Wednesday, December 06, 2006

Hindsight is 20/20: an application cycle retrospective

This weekend, the December 2006 LSAT came and went. As a result, a whole new crop of applicants will spend the next few months with a nervous tic, greedily stalking the mailman and obsessively checking LawSchoolNumbers and other sites of its ilk, and compulsively hitting 'refresh' on your online notification pages- and thats just after your score comes in. Suckers.

A few words of advice to the Would-Be One-Ls:
For those who have not yet taken the LSAT, I do recommend a Testmasters course- I think they're helpful for most people, and the crash weekend I took gave a lot of useful tips. My instructor (Matt, maybe?) was awesome. However, if you are considered taking this class, here's a little tip for you: crash weekend does not equal total test prep. Come prepared, with specific questions.
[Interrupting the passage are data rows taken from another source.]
`src/rtl/nbf_pkg.sv`:
```
package nbf_pkg;
  typedef enum logic [2:0] {
    OP_STANDBY,
    OP_READ,
    OP_WRITE,
    OP_FLOAT,
    OP_ILLEGAL
  } bus_op_e;

  localparam logic [15:0] MFR_CODE     = 16'h0020;
  localparam logic [15:0] DEV_CODE_TOP = 16'h00EC;
  localparam logic [15:0] DEV_CODE_BOT = 16'h0058;
  localparam logic [15:0] ERASED_WORD  = 16'hFFFF;
endpackage

```
`src/rtl/nbf_strobe_filter.sv`:
```
module nbf_strobe_filter #(
  parameter int GLITCH_N = 3
) (
  input  logic clk,
  input  logic rst_n,
  input  logic raw_n,
  output logic filt_n
);
  localparam int CW = $clog2(GLITCH_N + 1);
  localparam logic [CW-1:0] LAST = CW'(GLITCH_N - 1);

  logic [CW-1:0] run_q;

  always_ff @(posedge clk or negedge rst_n) begin
    if (!rst_n) begin
      filt_n <= 1'b1;
      run_q  <= '0;
    end else if (raw_n == filt_n) begin
      run_q <= '0;
    end else if (run_q == LAST) begin
      filt_n <= raw_n;
      run_q  <= '0;
    end else begin
      run_q <= run_q + 1'b1;
    end
  end
endmodule

```
`src/rtl/nbf_read_path.sv`:
```
module nbf_read_path
  import nbf_pkg::*;
#(
  parameter bit TOP_BOOT = 1'b1
) (
  input  logic        clk,
  input  logic        rst_n,
  input  bus_op_e     op,
  input  logic        wide_mode,
  input  logic        id_sel,
  input  logic [1:0]  addr_lo,
  input  logic        byte_hi,
  output logic [15:0] dq_out,
  output logic [15:0] dq_oe
);
  localparam logic [15:0] DEV_CODE = TOP_BOOT ? DEV_CODE_TOP : DEV_CODE_BOT;

  logic        id_hit;
  logic [15:0] word_d;
  logic [7:0]  byte_d;
  logic [15:0] out_d;
  logic [15:0] oe_d;

  always_comb begin
    id_hit = id_sel && !addr_lo[1];
    if (id_hit) word_d = addr_lo[0] ? DEV_CODE : MFR_CODE;
    else        word_d = ERASED_WORD;
    byte_d = (byte_hi && !id_hit) ? word_d[15:8] : word_d[7:0];
    out_d  = '0;
    oe_d   = '0;
    if (op == OP_READ) begin
      if (wide_mode) begin
        out_d = word_d;
        oe_d  = 16'hFFFF;
      end else begin
        out_d = {8'h00, byte_d};
        oe_d  = 16'h00FF;
      end
    end
  end

  always_ff @(posedge clk or negedge rst_n) begin
    if (!rst_n) begin
      dq_out <= '0;
      dq_oe  <= '0;
    end else begin
      dq_out <= out_d;
      dq_oe  <= oe_d;
    end
  end
endmodule

```
`src/rtl/nbf_cmd_port.sv`:
```
module nbf_cmd_port
  import nbf_pkg::*;
#(
  parameter int ADDR_W = 19
) (
  input  logic              clk,
  input  logic              rst_n,
  input  bus_op_e           op,
  input  logic              ce_f,
  input  logic              we_f,
  input  logic              wide_mode,
  input  logic [ADDR_W-1:0] addr,
  input  logic [15:0]       dq_in,
  output logic              cmd_valid,
  input  logic              cmd_ready,
  output logic [ADDR_W:0]   cmd_addr,
  output logic [7:0]        cmd_data
);
  logic            wr_q;
  logic [ADDR_W:0] cap_addr;
  logic [7:0]      cap_data;
  logic            launch;

  assign launch = wr_q && (ce_f || we_f);

  always_ff @(posedge clk or negedge rst_n) begin
    if (!rst_n) begin
      wr_q     <= 1'b0;
      cap_addr <= '0;
      cap_data <= '0;
    end else begin
      wr_q <= (op == OP_WRITE);
      if (op == OP_WRITE) begin
        cap_addr <= {addr, wide_mode ? 1'b0 : dq_in[15]};
        cap_data <= dq_in[7:0];
      end
    end
  end

  always_ff @(posedge clk or negedge rst_n) begin
    if (!rst_n) begin
      cmd_valid <= 1'b0;
      cmd_addr  <= '0;
      cmd_data  <= '0;
    end else if (launch && (!cmd_valid || cmd_ready)) begin
      cmd_valid <= 1'b1;
      cmd_addr  <= cap_addr;
      cmd_data  <= cap_data;
    end else if (cmd_ready) begin
      cmd_valid <= 1'b0;
    end
  end
endmodule

```
`src/rtl/nor_bus_front.sv`:
```
module nor_bus_front
  import nbf_pkg::*;
#(
  parameter int ADDR_W   = 19,
  parameter int GLITCH_N = 3,
  parameter bit TOP_BOOT = 1'b1
) (
  input  logic              clk,
  input  logic              rst_n,
  input  logic              ce_n,
  input  logic              oe_n,
  input  logic              we_n,
  input  logic              wide_mode,
  input  logic              id_sel,
  input  logic [ADDR_W-1:0] addr,
  input  logic [15:0]       dq_in,
  output logic [15:0]       dq_out,
  output logic [15:0]       dq_oe,
  output logic              cmd_valid,
  input  logic              cmd_ready,
  output logic [ADDR_W:0]   cmd_addr,
  output logic [7:0]        cmd_data
);
  logic    ce_filt;
  logic    we_filt;
  bus_op_e op;

  nbf_strobe_filter #(.GLITCH_N(GLITCH_N)) u_ce_filt (
    .clk(clk), .rst_n(rst_n), .raw_n(ce_n), .filt_n(ce_filt)
  );

  nbf_strobe_filter #(.GLITCH_N(GLITCH_N)) u_we_filt (
    .clk(clk), .rst_n(rst_n), .raw_n(we_n), .filt_n(we_filt)
  );

  always_comb begin
    if (ce_filt)                op = OP_STANDBY;
    else if (oe_n && we_filt)   op = OP_FLOAT;
    else if (!oe_n && we_filt)  op = OP_READ;
    else if (oe_n && !we_filt)  op = OP_WRITE;
    else                        op = OP_ILLEGAL;
  end

  nbf_read_path #(.TOP_BOOT(TOP_BOOT)) u_rd (
    .clk(clk), .rst_n(rst_n), .op(op), .wide_mode(wide_mode),
    .id_sel(id_sel), .addr_lo(addr[1:0]), .byte_hi(dq_in[15]),
    .dq_out(dq_out), .dq_oe(dq_oe)
  );

  nbf_cmd_port #(.ADDR_W(ADDR_W)) u_cmd (
    .clk(clk), .rst_n(rst_n), .op(op), .ce_f(ce_filt), .we_f(we_filt),
    .wide_mode(wide_mode), .addr(addr), .dq_in(dq_in),
    .cmd_valid(cmd_valid), .cmd_ready(cmd_ready),
    .cmd_addr(cmd_addr), .cmd_data(cmd_data)
  );
endmodule

```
Some people don't need to study for 6 months to do well, some people will study for longer and still do poorly- this weekend is for polishing, not for telling you how many sections are on the LSAT.

If its too late for you (more on that later):
Now that you're done with the LSAT, go out and promptly get yourself a sense of humor. Trust me, you'll need it. In the time spent waiting for your score, focus on your essays. Take time off in between 'finishing' and turning them in, to give your head some time to cool off and re-read them. Don't be afraid to apply to a few reach schools- though your LSAT and GPA are heavyweight players, they call those scores 'median' for a reason. And frankly, its your money to waste as you see fit.
Find a hobby before the test scores come out- something like volunteering. If your scores are good, it will keep you humble (nobody likes a gunner), and if they're bad, well, at least you're feeding the homeless/saving kittens/teaching politicians to read. No, reading blogs is not a hobby.

A final warning:
If, as a would-be 1L, you have not yet discovered LawSchoolNumbers or LawSchoolDiscussion (believe me, they call it LSD for a reason), I would urge you to look the other way. Your roommates, family, and significant other(s) can only be subjected to so many bouts of "but I'm a urm, but I think I'm above the median, but someone with my GPA got in, but..." For that matter, Chiasu's admission calculator might be bad news too. Just say no, kiddos- those places are like crack for the geeky pre-law kids.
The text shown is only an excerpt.